I wouldn’t say that performance issue. I’m just looking for performance improvements.
On the local machine, I’m able to store around 2,5 k records per second, where each record contains around 15 objects with temperature field in json.
The problem with COPY is that, it replaces whole record. So for example if I have partial update (update part of json), the upsert will just replace this part of json and don’t touch the rest of json. The replace, what is naturally, is gonna replace whole record.
Hi, two things can be not scalable if you need higher throughput:
“the upsert will just replace this part of json” has to write the whole JSON again, in YugabyteDB like in PostgreSQL, so it is less efficient than having one row per readout
if you receive multiple rows to update, it is better to do all in one statement (using a WITH clause for example) than row-by row. Because row-by-row alternates reads and writes, and YugabyteDB must flush to the raft consensus (involving network latency) between them.
Thanks for these points.
In terms of having one row per readout. This was my previous model. To have denormalized table, where one row is one redout.
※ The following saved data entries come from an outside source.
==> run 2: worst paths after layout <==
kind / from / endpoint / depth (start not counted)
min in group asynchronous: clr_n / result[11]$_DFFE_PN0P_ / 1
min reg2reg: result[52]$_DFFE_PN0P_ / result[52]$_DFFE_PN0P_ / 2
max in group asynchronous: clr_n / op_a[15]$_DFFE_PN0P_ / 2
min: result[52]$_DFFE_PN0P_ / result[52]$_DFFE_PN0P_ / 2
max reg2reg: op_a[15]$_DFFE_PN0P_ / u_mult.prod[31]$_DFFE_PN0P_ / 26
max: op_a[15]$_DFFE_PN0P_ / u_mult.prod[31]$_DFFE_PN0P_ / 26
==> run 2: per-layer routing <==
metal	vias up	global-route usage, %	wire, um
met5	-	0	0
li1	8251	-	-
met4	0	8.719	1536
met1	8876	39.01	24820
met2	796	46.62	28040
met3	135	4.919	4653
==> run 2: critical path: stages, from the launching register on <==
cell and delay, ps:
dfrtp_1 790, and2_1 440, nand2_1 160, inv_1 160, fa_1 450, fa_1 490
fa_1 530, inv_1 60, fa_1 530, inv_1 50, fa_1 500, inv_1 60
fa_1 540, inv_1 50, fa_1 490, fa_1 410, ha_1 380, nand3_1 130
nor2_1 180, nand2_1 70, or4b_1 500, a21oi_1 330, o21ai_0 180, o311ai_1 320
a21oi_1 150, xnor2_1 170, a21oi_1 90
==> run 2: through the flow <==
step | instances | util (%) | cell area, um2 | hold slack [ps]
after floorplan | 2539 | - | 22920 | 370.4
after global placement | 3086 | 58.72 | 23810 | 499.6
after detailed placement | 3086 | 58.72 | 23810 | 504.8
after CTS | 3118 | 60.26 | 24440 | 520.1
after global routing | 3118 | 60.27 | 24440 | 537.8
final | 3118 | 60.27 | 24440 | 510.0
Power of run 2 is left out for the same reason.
CREATE TABLE yuga_readouts
(
country_id INT NOT NULL,
province_id INT NOT NULL,
sensor_id BIGINT NOT NULL,
readout_group INT NOT NULL,
readout_id INT NOT NULL,
readout_value NUMERIC(19, 2),
date_of_capturing DATE,
CONSTRAINT pk PRIMARY KEY (country_id ASC, province_id ASC, sensor_id ASC, readout_group ASC, readout_id ASC, date_of_capturing ASC)
);
However, this db has to store 500kk redouts daily.
Each sensor produces from 2 to 100 different readouts daily. In this case, big portion of data would be duplicated for each readout (country_id,province_id, device_id, date_of_capturing). And the user usually takes all the readouts for the given sensor.
So I decided to experiment with document style model. The pros are: smaller index, less duplication of data, less storage used. And still I shouldn’t hit 32kb limit.
What is your opinion about such an approach ?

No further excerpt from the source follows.